DNA Scientists have developed a new way to track the activity of a microbe and the response of its intended host cell.

Chlamydia trachomatis bacterium causes the most common sexually transmitted disease in the United States and is a leading cause of blindness globally. Chlamydia infection causes a great deal of scarring that can cause affected organs to function poorly. Scarring from Chlamydia in the fallopian tubes causes infertility, for example, while scarring from Chlamydia in the eye causes the eyelash line to turn inwards and rub against the eye, damaging the protective corneal layer severely enough to cause eventual blindness.

While the bacteria Chlamydia is quite invasive, the body’s response to the infection – scarring – contributes to complications like infertility and blindness. The scientists in this recent study wanted to take a closer look at the earliest interactions between the invading pathogen and their host cells, as events in these early stages can affect the development of disease months or years later.
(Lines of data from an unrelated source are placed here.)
==> config.mk <==
export PLATFORM = sky130hd
export DESIGN_NAME = cop0_exc_ctrl
export DESIGN_NICKNAME = d
export VERILOG_FILES = /design/src/rtl/cop0_exc_pkg.sv /design/src/rtl/cop0_status_reg.sv /design/src/rtl/cop0_cause_reg.sv /design/src/rtl/cop0_exc_seq.sv /design/src/rtl/cop0_exc_ctrl.sv
export SDC_FILE = /design/constraint.sdc
export NUM_CORES = 1
export LEC_CHECK = 0
export ABC_CLOCK_PERIOD_IN_PS = 2550
export BUFFER_PORTS_ARGS = -buffer_cell sky130_fd_sc_hd__buf_2
export CORE_MARGIN = 2
export CORE_UTILIZATION = 48
export DETAILED_ROUTE_END_ITERATION = 8
export GPL_TIMING_DRIVEN = 0
export PLACE_DENSITY = 0.81
export RECOVER_POWER = 100
export SYNTH_ARGS = -nofsm -noshare
export SYNTH_HDL_FRONTEND = slang
export SYNTH_SLANG_ARGS = --single-unit
==> constraint.sdc <==
create_clock -name clk -period 2.55 [get_ports clk]
set_input_delay 0.255 -clock clk [delete_from_list [all_inputs] [get_ports clk]]
set_output_delay 0.255 -clock clk [all_outputs]
set_load 0.005 [all_outputs]
==> src/rtl/cop0_exc_pkg.sv <==
package cop0_exc_pkg;
   localparam int unsigned WORD_W    = 32;
   localparam int unsigned IDX_W     = 5;
   localparam int unsigned CODE_W    = 5;
   localparam int unsigned CODE_LO   = 2;
   localparam int unsigned SWI_LO    = 8;
   localparam int unsigned SWI_W     = 2;
   localparam int unsigned BD_POS    = 31;
   localparam int unsigned BEV_POS   = 22;
   localparam int unsigned STK_W     = 6;

   typedef enum logic [1:0] {
      ENTRY_NONE = 2'd0,
      ENTRY_SWI  = 2'd1,
      ENTRY_BRK  = 2'd2
   } entry_kind_e;

   localparam logic [CODE_W-1:0] CODE_INT = 5'd0;
   localparam logic [CODE_W-1:0] CODE_BRK = 5'd9;
endpackage

==> src/rtl/cop0_status_reg.sv <==
module cop0_status_reg
   import cop0_exc_pkg::*;
#(
   parameter int unsigned DATA_W = 32,
   parameter int unsigned STACK_W = 6,
   parameter logic [31:0] RST_VAL = 32'h0040_0000
) (
   input  logic              clk,
   input  logic              rst_n,
   input  logic              wr_en,
   input  logic [DATA_W-1:0] wdata,
   input  logic              pop_en,
   input  logic              push_en,
   output logic [DATA_W-1:0] status_q
);
   localparam int unsigned POP_W = STACK_W - 2;

   generate
      if (STACK_W < 4 || STACK_W > DATA_W || (STACK_W % 2) != 0) begin : g_bad_stack
         $error("cop0_status_reg: STACK_W must be even, >= 4 and <= DATA_W");
      end
   endgenerate

   logic [DATA_W-1:0] status_d;

   always_comb begin
      status_d = status_q;
      if (push_en) begin
         status_d[STACK_W-1:0] = {status_q[POP_W-1:0], 2'b00};
      end else if (pop_en) begin
         status_d[POP_W-1:0] = status_q[STACK_W-1:2];
      end else if (wr_en) begin
         status_d = wdata;
      end
   end

   always_ff @(posedge clk) begin
      if (!rst_n) status_q <= RST_VAL[DATA_W-1:0];
      else        status_q <= status_d;
   end


   rfe_pop_chk: assert property (@(posedge clk) disable iff (!rst_n)
      (pop_en && !push_en) |=>
         (status_q[POP_W-1:0] == $past(status_q[STACK_W-1:2])) &&
         (status_q[DATA_W-1:POP_W] == $past(status_q[DATA_W-1:POP_W])));


   entry_push_chk: assert property (@(posedge clk) disable iff (!rst_n)
      push_en |=>
         (status_q[1:0] == 2'b00) &&
         (status_q[STACK_W-1:2] == $past(status_q[POP_W-1:0])) &&
         (status_q[DATA_W-1:STACK_W] == $past(status_q[DATA_W-1:STACK_W])));


   status_wr_chk: assert property (@(posedge clk) disable iff (!rst_n)
      (wr_en && !pop_en && !push_en) |=> (status_q == $past(wdata)));
endmodule

==> src/rtl/cop0_cause_reg.sv <==
module cop0_cause_reg
   import cop0_exc_pkg::*;
#(
   parameter int unsigned DATA_W   = 32,
   parameter int unsigned SW_LO    = 8,
   parameter int unsigned SW_W     = 2,
   parameter int unsigned CD_LO    = 2,
   parameter int unsigned CD_W     = 5,
   parameter int unsigned BD_BIT   = 31
) (
   input  logic              clk,
   input  logic              rst_n,
   input  logic              wr_en,
   input  logic [SW_W-1:0]   wr_swi,
   input  logic              entry_en,
   input  logic [CD_W-1:0]   entry_code,
   input  logic              entry_bd,
   output logic [DATA_W-1:0] cause_q
);
   localparam int unsigned SW_HI = SW_LO + SW_W - 1;
   localparam int unsigned CD_HI = CD_LO + CD_W - 1;

   generate
      if (SW_HI >= DATA_W || CD_HI >= DATA_W || BD_BIT >= DATA_W) begin : g_bad_fields
         $error("cop0_cause_reg: a field lies outside the register");
      end
      if (CD_HI >= SW_LO) begin : g_overlap
         $error("cop0_cause_reg: code field overlaps software bits");
      end
   endgenerate

   logic [DATA_W-1:0] cause_d;

   always_comb begin
      cause_d = cause_q;
      if (entry_en) begin
         cause_d[CD_HI:CD_LO] = entry_code;
         cause_d[BD_BIT]      = entry_bd;
      end else if (wr_en) begin
         cause_d[SW_HI:SW_LO] = wr_swi;
      end
   end

   always_ff @(posedge clk) begin
      if (!rst_n) cause_q <= '0;
      else        cause_q <= cause_d;
   end


   cause_mask_chk: assert property (@(posedge clk) disable iff (!rst_n)
      (wr_en && !entry_en) |=>
         (cause_q[SW_HI:SW_LO] == $past(wr_swi)) &&
         (cause_q[SW_LO-1:0] == $past(cause_q[SW_LO-1:0])) &&
         (cause_q[DATA_W-1:SW_HI+1] == $past(cause_q[DATA_W-1:SW_HI+1])));


   cause_bd_chk: assert property (@(posedge clk) disable iff (!rst_n)
      entry_en |=> (cause_q[BD_BIT] == $past(entry_bd)));
endmodule

==> src/rtl/cop0_exc_seq.sv <==
module cop0_exc_seq
   import cop0_exc_pkg::*;
#(
   parameter int unsigned DATA_W  = 32,
   parameter int unsigned SW_W    = 2,
   parameter int unsigned CD_W    = 5,
   parameter logic [31:0] VEC_RAM  = 32'h8000_0080,
   parameter logic [31:0] VEC_BOOT = 32'hBFC0_0180,
   parameter logic [31:0] SLOT_BYTES = 32'd4
) (
   input  logic              clk,
   input  logic              rst_n,
   input  logic              brk_i,
   input  logic              recheck_arm,
   input  logic [SW_W-1:0]   swi_pend,
   input  logic [SW_W-1:0]   swi_mask,
   input  logic              ie_cur,
   input  logic              boot_vec,
   input  logic [DATA_W-1:0] pc_i,
   input  logic              in_delay_i,
   output logic              entry_en,
   output logic [CD_W-1:0]   entry_code,
   output logic              entry_bd,
   output logic              exc_taken_o,
   output logic [DATA_W-1:0] exc_vector_o,
   output logic [DATA_W-1:0] epc_o
);
   logic        recheck_q;
   logic        swi_hit;
   entry_kind_e kind;
   logic [DATA_W-1:0] ret_addr;

   assign swi_hit = recheck_q && ie_cur && ((swi_pend & swi_mask) != '0);

   always_comb begin
      if (brk_i)        kind = ENTRY_BRK;
      else if (swi_hit) kind = ENTRY_SWI;
      else              kind = ENTRY_NONE;
   end

   assign entry_en   = (kind != ENTRY_NONE);
   assign entry_code = (kind == ENTRY_BRK) ? CODE_BRK : CODE_INT;
   assign entry_bd   = in_delay_i;
   assign ret_addr   = in_delay_i ? (pc_i - SLOT_BYTES[DATA_W-1:0]) : pc_i;

   always_ff @(posedge clk) begin
      if (!rst_n) begin
         recheck_q    <= 1'b0;
         exc_taken_o  <= 1'b0;
         exc_vector_o <= '0;
         epc_o        <= '0;
      end else begin
         recheck_q   <= recheck_arm && !entry_en;
         exc_taken_o <= entry_en;
         if (entry_en) begin
            epc_o        <= ret_addr;
            exc_vector_o <= boot_vec ? VEC_BOOT[DATA_W-1:0] : VEC_RAM[DATA_W-1:0];
         end
      end
   end


   brk_code_chk: assert property (@(posedge clk) disable iff (!rst_n)
      brk_i |-> (entry_en && entry_code == CODE_BRK));


   swi_code_chk: assert property (@(posedge clk) disable iff (!rst_n)
      (entry_en && !brk_i) |-> (entry_code == CODE_INT));


   no_spurious_entry_chk: assert property (@(posedge clk) disable iff (!rst_n)
      (entry_en && !brk_i) |-> (recheck_q && ie_cur));
endmodule

==> src/rtl/cop0_exc_ctrl.sv <==
module cop0_exc_ctrl
   import cop0_exc_pkg::*;
#(
   parameter int unsigned DATA_W     = 32,
   parameter int unsigned ADDR_W     = 5,
   parameter int unsigned STATUS_IDX = 12,
   parameter int unsigned CAUSE_IDX  = 13,
   parameter int unsigned EPC_IDX    = 14,
   parameter logic [31:0] STATUS_RST = 32'h0040_0000,
   parameter bit          READ_FLOP  = 1'b0
) (
   input  logic              clk,
   input  logic              rst_n,
   input  logic              reg_wr_en,
   input  logic [ADDR_W-1:0] reg_addr,
   input  logic [DATA_W-1:0] reg_wdata,
   output logic [DATA_W-1:0] reg_rdata,
   input  logic              rfe_i,
   input  logic              brk_i,
   input  logic [DATA_W-1:0] pc_i,
   input  logic              in_delay_i,
   output logic              exc_taken_o,
   output logic [DATA_W-1:0] exc_vector_o,
   output logic [DATA_W-1:0] epc_o
);
   localparam int unsigned SW_HI = SWI_LO + SWI_W - 1;

   generate
      if (DATA_W != WORD_W) begin : g_bad_width
         $error("cop0_exc_ctrl: DATA_W must equal the machine word width");
      end
      if (STATUS_IDX >= (1 << ADDR_W) || CAUSE_IDX >= (1 << ADDR_W) ||
          EPC_IDX >= (1 << ADDR_W)) begin : g_bad_idx
         $error("cop0_exc_ctrl: register index does not fit ADDR_W");
      end
   endgenerate

   logic [DATA_W-1:0] status_q, cause_q;
   logic              wr_status, wr_cause;
   logic              entry_en, entry_bd;
   logic [CODE_W-1:0] entry_code;
   logic [DATA_W-1:0] rd_mux;

   assign wr_status = reg_wr_en && !rfe_i && (reg_addr == ADDR_W'(STATUS_IDX));
   assign wr_cause  = reg_wr_en && !rfe_i && (reg_addr == ADDR_W'(CAUSE_IDX));

   cop0_status_reg #(
      .DATA_W  (DATA_W),
      .STACK_W (STK_W),
      .RST_VAL (STATUS_RST)
   ) u_status (
      .clk      (clk),
      .rst_n    (rst_n),
      .wr_en    (wr_status),
      .wdata    (reg_wdata),
      .pop_en   (rfe_i),
      .push_en  (entry_en),
      .status_q (status_q)
   );

   cop0_cause_reg #(
      .DATA_W (DATA_W),
      .SW_LO  (SWI_LO),
      .SW_W   (SWI_W),
      .CD_LO  (CODE_LO),
      .CD_W   (CODE_W),
      .BD_BIT (BD_POS)
   ) u_cause (
      .clk        (clk),
      .rst_n      (rst_n),
      .wr_en      (wr_cause),
      .wr_swi     (reg_wdata[SW_HI:SWI_LO]),
      .entry_en   (entry_en),
      .entry_code (entry_code),
      .entry_bd   (entry_bd),
      .cause_q    (cause_q)
   );

   cop0_exc_seq #(
      .DATA_W (DATA_W),
      .SW_W   (SWI_W),
      .CD_W   (CODE_W)
   ) u_seq (
      .clk          (clk),
      .rst_n        (rst_n),
      .brk_i        (brk_i),
      .recheck_arm  (wr_cause || rfe_i),
      .swi_pend     (cause_q[SW_HI:SWI_LO]),
      .swi_mask     (status_q[SW_HI:SWI_LO]),
      .ie_cur       (status_q[0]),
      .boot_vec     (status_q[BEV_POS]),
      .pc_i         (pc_i),
      .in_delay_i   (in_delay_i),
      .entry_en     (entry_en),
      .entry_code   (entry_code),
      .entry_bd     (entry_bd),
      .exc_taken_o  (exc_taken_o),
      .exc_vector_o (exc_vector_o),
      .epc_o        (epc_o)
   );

   always_comb begin
      if (reg_addr == ADDR_W'(STATUS_IDX))     rd_mux = status_q;
      else if (reg_addr == ADDR_W'(CAUSE_IDX)) rd_mux = cause_q;
      else if (reg_addr == ADDR_W'(EPC_IDX))   rd_mux = epc_o;
      else                                     rd_mux = '0;
   end

   generate
      if (READ_FLOP) begin : g_rd_flop
         always_ff @(posedge clk) begin
            if (!rst_n) reg_rdata <= '0;
            else        reg_rdata <= rd_mux;
         end
      end else begin : g_rd_comb
         assign reg_rdata = rd_mux;
      end
   endgenerate


   epc_value_chk: assert property (@(posedge clk) disable iff (!rst_n)
      exc_taken_o |-> (epc_o == ($past(in_delay_i) ? ($past(pc_i) - 32'd4) : $past(pc_i))));


   epc_hold_chk: assert property (@(posedge clk) disable iff (!rst_n)
      !exc_taken_o |-> $stable(epc_o));


   vector_sel_chk: assert property (@(posedge clk) disable iff (!rst_n)
      exc_taken_o |-> (exc_vector_o == ($past(status_q[BEV_POS]) ? 32'hBFC0_0180 : 32'h8000_0080)));


   entry_blocks_write_chk: assert property (@(posedge clk) disable iff (!rst_n)
      (entry_en && reg_wr_en) |=> exc_taken_o && (status_q[DATA_W-1:STK_W] == $past(status_q[DATA_W-1:STK_W])));
endmodule

==> results.md <==
- Status: finished clean
- Worst EP arrival: 2.15 ns
- Hold buffer count at cts: 0
- Startpoint types: input pin
- Initial Utilization: 0.497
- Drt first pass iters: 5
- TritonCTS clock tree: built
- Clock Sink Count: 72
- Layout cells sized above 1: 0.285
- FFs w/ async S/R, synth: 0
- Fin crit share: 0.943
- Post-cts resize count: 0
- Initial antenna violation count: 0
- TNS Setup: 0 ns
- Power Density: 482 nW/um^2
- Area grow syn2layout: 27.4%
- Leading cell type in the layout, fill and taps excluded: buf_2
- FF+latch count, synth: 72
- Die Y: 93.7 um
- Clk_skew: 0.0109 ns
- Data required, critical path: 2.30 ns
- Hold Vio Cnt, Final: 0
- GR peak layer: met2
- Via-per-instance ratio: 5.31
- VDD IR max: 0.281 mV
- Antenna Nets Post-Route: 0
- Nets: 719
- Synth cell types: 52
- Via count: 3980
- Reg clk slew, reported paths: 0.08 ns
- Grt met2 use: 0.441
- Fin crit period: 2.41 ns
- TritonCTS Buffers: 9
- First-pass GRT wire length: 18100 um
- Pin count of the biggest net entering global routing: 13
- Synthesis Warnings: 0
- Core footprint: 7770 um^2
- Vias in the first global route: 3752
- Upper clock frequency limit: 416 MHz
- Wire per inst: 15.6 um
- EDFF count, synth: 0
- Post-Route WL: 11700 um
- Cell area after synthesis: 3860 um^2
- Clock tree buffer depth: 2
- Worst-Margin Slew: 0.600 ns
- Syn_area_per_cell: 8.31 um^2
- Final Setup Violations: 0
- Htree depth: 3
- Worst hold path type: in -> reg
- Initial drt markers: 186
- Max Slew Vio Count: 0
- DR DRC count: 0
- Die area: 8780 um^2
- Design Power: 2.37 mW
- Pleak: 2.12 nW
- WS Path Type: in -> out
- Clock root cell: clkbuf_8
- Setup ws final: 0.145 ns
- M3 GR Usage: 0.0393
- Synth Instances: 465
- Post-CTS Setup Repair Bufs: 0
- I/O Buffers: 147
- Worst Path Max Fanout: 10
- Fill count: 713
- Ys flop type: dfxtp_1
- Gr usage total: 0.263
- Post-synthesis sequential area ratio: 0.373
- Top Ports: 172
- Gp weighted congestion: 0.864
- RSZ-0062 raised after global routing: false
- Core Rows: 32
- Worst slew margin: 0.600
- Clk_lat worst skew: 0.35 ns
- Die W: 93.7 um
- Commonest cells after routing, fill and taps aside: buf_2, nand2_1, dfxtp_1, clkbuf_1, a21oi_1
- Pre-CTS setup slack: 0.208 ns
- Antenna cells: 0
- Global route total overflow: 0
- HPWL after DPL: 8900 um
- Grt met1 use: 0.332
- Critical Path End Type: output pin
- Max-cap violations: 0
## stage by stage
step                      std cells  instance area (um^2)  hold WS, ns   util
after global routing            750                  4920        0.123  0.634
after detailed placement        734                  4800        0.447  0.618
after global placement          734                  4800        0.440  0.618
after floorplan                 485                  3940        0.372      -
after CTS                       750                  4970        0.113  0.640
final                           750                  4920        0.124  0.634
## state kept, by name, indices dropped and copies added, names as in the netlist
| register | flops |
|---|---|
| u_seq.exc_vector_o | 2 |
| u_seq.exc_taken_o | 1 |
| u_seq.epc_o | 32 |
| u_cause.cause_q | 4 |
| u_seq.recheck_q | 1 |
| u_status.status_q | 32 |
## logic make-up (layout without fill, tap and decap cells)
kind of cell / after synthesis / in the layout / synth area share
DFF: 72 / 72 / 0.373
muxes: 15 / 15 / 0.0395
buffers and inverters: 67 / 230 / 0.106
AOI/OAI and AO/OA: 120 / 120 / 0.196
and+or+nand+nor: 162 / 162 / 0.220
adders and majority gates: 1 / 1 / 0.00324
other: 1 / 21 / 0.000971
xor gates and xnor gates: 27 / 27 / 0.0612
## routing by layer
metal,routed length [um],up-vias
met4,241,0
met2,5740,155
met5,0,-
met3,743,22
li1,-,1922
met1,4940,1881
## cells in the mapped netlist, types with 5 or more instances
| library cell | number | area share |
|---|---|---|
| nand3_1 | 7 | 0.0091 |
| nor4_1 | 5 | 0.0081 |
| buf_2 | 6 | 0.0078 |
| nand2_1 | 85 | 0.083 |
| mux2i_1 | 13 | 0.034 |
| or3_1 | 6 | 0.0097 |
| inv_1 | 6 | 0.0058 |
| a21oi_1 | 44 | 0.057 |
| clkbuf_1 | 17 | 0.017 |
| a22o_1 | 28 | 0.063 |
| nor3_1 | 7 | 0.0091 |
| dfxtp_1 | 72 | 0.37 |
| o21ai_1 | 11 | 0.014 |
| xnor2_1 | 14 | 0.032 |
| o21ai_0 | 17 | 0.022 |
| nor2_1 | 27 | 0.026 |
| xor2_1 | 13 | 0.029 |
| a211oi_1 | 11 | 0.021 |
| buf_4 | 32 | 0.062 |
## power breakdown
part	internal [mW]	leakage, nW	switching (mW)
registers	1.17	0.590	0.0399
clock network	0.378	0.0895	0.431
logic	0.163	1.44	0.191
## worst paths after layout
check,cells after the start,slack [ns],to,from
setup / recovery,8,0.14,reg_rdata[31],reg_addr[0]
hold / removal,3,0.12,u_status.status_q[22],reg_wdata[22]
setup reg to reg,8,0.30,u_status.status_q[24],u_status.status_q[8]
hold reg to reg,2,0.46,u_status.status_q[28],u_status.status_q[28]
## worst max-delay path: stages
cell and delay [ns]:
buf_2 0.17, and4bb_1 0.33, and2_0 0.14, clkbuf_1 0.27
clkbuf_1 0.47, nand2_1 0.20, o21ai_1 0.16, clkbuf_2 0.15
## area by class of cell
class	instances	area, um^2	area share
well taps	102	128	0.0259
multi-input cells	346	2080	0.422
clock inverters	5	31.3	0.00636
flip-flops and latches	72	1440	0.293
clock buffers	11	141	0.0287
plain buffers	61	382	0.0775
repair buffers	147	697	0.142
inverters	6	22.5	0.00458
No activity file was read; power rests on OpenSTA's default activity.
In this case, early exposure to Chlamydia may result in scarring later.

Author of the study Garry Myers, Ph.D., from University of Maryland School of Medicine, likens infection to a series of falling dominoes where the body’s initial reaction to the presence of a pathogen can change the outcome. The body responds to the presence of the Chlamydia bacteria by activating genes responsible for creating scar tissue. The genes of some individuals tell their bodies to create a positive feedback loop, where the presence of scar tissue causes the body to create even more scar tissue that eventually interferes with organ function.
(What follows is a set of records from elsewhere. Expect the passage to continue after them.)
**src/rtl/sdspi_boot.sv**
```systemverilog
module sdspi_boot #(
  parameter int WAKE_BYTES  = 10,
  parameter int IDLE_TRIES  = 512,
  parameter int READY_TRIES = 32'h7FFF
) (
  input  logic        clk,
  input  logic        rst_n,
  input  logic        start,
  input  logic        card_present,
  output logic        op_req,
  output logic [1:0]  op_kind,
  output logic [5:0]  op_cmd,
  output logic [31:0] op_arg,
  input  logic        op_done,
  input  logic [7:0]  op_data,
  output logic        busy,
  output logic        ready,
  output logic        error,
  output logic [2:0]  card_type,
  output logic        blk_addr,
  output logic        spi_fast
);
  localparam int MAXA = (READY_TRIES > IDLE_TRIES) ? READY_TRIES : IDLE_TRIES;
  localparam int MAXT = (MAXA > WAKE_BYTES) ? MAXA : WAKE_BYTES;
  localparam int CW   = $clog2(MAXT + 1) + 1;

  localparam logic [1:0] K_CMD = 2'd0, K_BYTE = 2'd1, K_IDLE = 2'd2;

  typedef enum logic [3:0] {
    S_IDLE, S_WAKE, S_GO, S_IFC, S_IFB, S_PAPP, S_PRB,
    S_RAPP, S_ROP, S_OCRC, S_OCRB, S_BLEN, S_DONE, S_FAIL
  } state_t;

  state_t        state;
  logic [CW-1:0] cnt;
  logic          v1, v2, hc;

  assign busy      = !(state inside {S_IDLE, S_DONE, S_FAIL});
  assign ready     = (state == S_DONE);
  assign error     = (state == S_FAIL);
  assign card_type = {hc, v2, v1};
  assign blk_addr  = hc;
  assign op_req    = busy && card_present;

  always_comb begin
    op_kind = K_CMD;
    op_cmd  = 6'd0;
    op_arg  = 32'd0;
    case (state)
      S_WAKE: op_kind = K_IDLE;
      S_IFC:  begin op_cmd = 6'd8;  op_arg = 32'h0000_01AA; end
      S_IFB, S_OCRB: op_kind = K_BYTE;
      S_PAPP, S_RAPP: op_cmd = 6'd55;
      S_PRB:  op_cmd = 6'd41;
      S_ROP:  begin
        op_cmd = (v1 || v2) ? 6'd41 : 6'd1;
        op_arg = v2 ? 32'h4000_0000 : 32'd0;
      end
      S_OCRC: op_cmd = 6'd58;
      S_BLEN: begin op_cmd = 6'd16; op_arg = 32'd512; end
      default: ;
    endcase
  end

  always_ff @(posedge clk) begin
    if (!rst_n) begin
      state    <= S_IDLE;
      cnt      <= '0;
      v1       <= 1'b0;
      v2       <= 1'b0;
      hc       <= 1'b0;
      spi_fast <= 1'b0;
    end else if (!busy) begin
      if (start) begin
        v1       <= 1'b0;
        v2       <= 1'b0;
        hc       <= 1'b0;
        spi_fast <= 1'b0;
        cnt      <= '0;
        state    <= card_present ? S_WAKE : S_FAIL;
      end
    end else if (!card_present) begin
      state <= S_FAIL;
    end else if (op_done) begin
      case (state)
        S_WAKE: begin
          if (cnt == CW'(WAKE_BYTES - 1)) begin cnt <= '0; state <= S_GO; end
          else cnt <= cnt + 1'b1;
        end
        S_GO: begin
          if (op_data == 8'h01) begin cnt <= '0; state <= S_IFC; end
          else if (cnt == CW'(IDLE_TRIES - 1)) state <= S_FAIL;
          else cnt <= cnt + 1'b1;
        end
        S_IFC: begin
          cnt   <= '0;
          state <= op_data[2] ? S_PAPP : S_IFB;
        end
        S_IFB: begin
          if (cnt == CW'(2) && !op_data[0]) state <= S_FAIL;
          else if (cnt == CW'(3)) begin
            if (op_data != 8'hAA) state <= S_FAIL;
            else begin v2 <= 1'b1; cnt <= '0; state <= S_RAPP; end
          end else cnt <= cnt + 1'b1;
        end
        S_PAPP: state <= S_PRB;
        S_PRB: begin
          cnt <= '0;
          if (!op_data[2]) begin v1 <= 1'b1; state <= S_RAPP; end
          else state <= S_ROP;
        end
        S_RAPP: state <= S_ROP;
        S_ROP: begin
          if (!op_data[0]) begin cnt <= '0; state <= v2 ? S_OCRC : S_BLEN; end
          else if (cnt == CW'(READY_TRIES - 1)) state <= S_FAIL;
          else begin cnt <= cnt + 1'b1; state <= (v1 || v2) ? S_RAPP : S_ROP; end
        end
        S_OCRC: begin
          cnt   <= '0;
          state <= (op_data != 8'h00) ? S_FAIL : S_OCRB;
        end
        S_OCRB: begin
          if (cnt == CW'(0)) hc <= op_data[6];
          if (cnt == CW'(3)) state <= S_BLEN;
          else cnt <= cnt + 1'b1;
        end
        S_BLEN: begin
          if (op_data != 8'h00) state <= S_FAIL;
          else begin spi_fast <= 1'b1; state <= S_DONE; end
        end
        default: state <= S_FAIL;
      endcase
    end
  end

  p_absent_abort_r10: assert property (@(posedge clk) disable iff (!rst_n)
    busy && !card_present |=> error && !op_req);

  p_req_hold_r11: assert property (@(posedge clk) disable iff (!rst_n)
    op_req && !op_done |=> !card_present ||
      (op_req && $stable(op_kind) && $stable(op_cmd) && $stable(op_arg)));

  p_fast_only_ready_r9: assert property (@(posedge clk) disable iff (!rst_n)
    spi_fast == ready);

  p_outcome_excl_r12: assert property (@(posedge clk) disable iff (!rst_n)
    !(ready && error));

  p_hc_needs_v2_r7: assert property (@(posedge clk) disable iff (!rst_n)
    card_type[2] |-> card_type[1]);

  p_gen_excl_r4: assert property (@(posedge clk) disable iff (!rst_n)
    !(card_type[0] && card_type[1]));

  p_ready_arg_r5: assert property (@(posedge clk) disable iff (!rst_n)
    op_req && op_kind == 2'd0 && op_cmd == 6'd41 && card_type[1]
      |-> op_arg == 32'h4000_0000);
endmodule

```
A gene is a segment of DNA, sometimes called “the blueprint of life” because it carries instructions on how cells are to act. When your DNA wants a cell to act in a certain way, it transcribes those instructions onto RNA cells, known as transcripts. Each cell keeps a copy of all the transcripts it has received; this copy is referred to as a transcriptome. Scientists use RNA-Sequencing techniques to look at these transcriptomes to learn more about them.

In this newest study, scientists developed a way to use RNA-Sequencing to look at transcriptomes from the Chlamydia bacteria and the host cell simultaneously. This new technique gives researchers new insight into how bacteria and cell genes express themselves in the earliest stages of infection.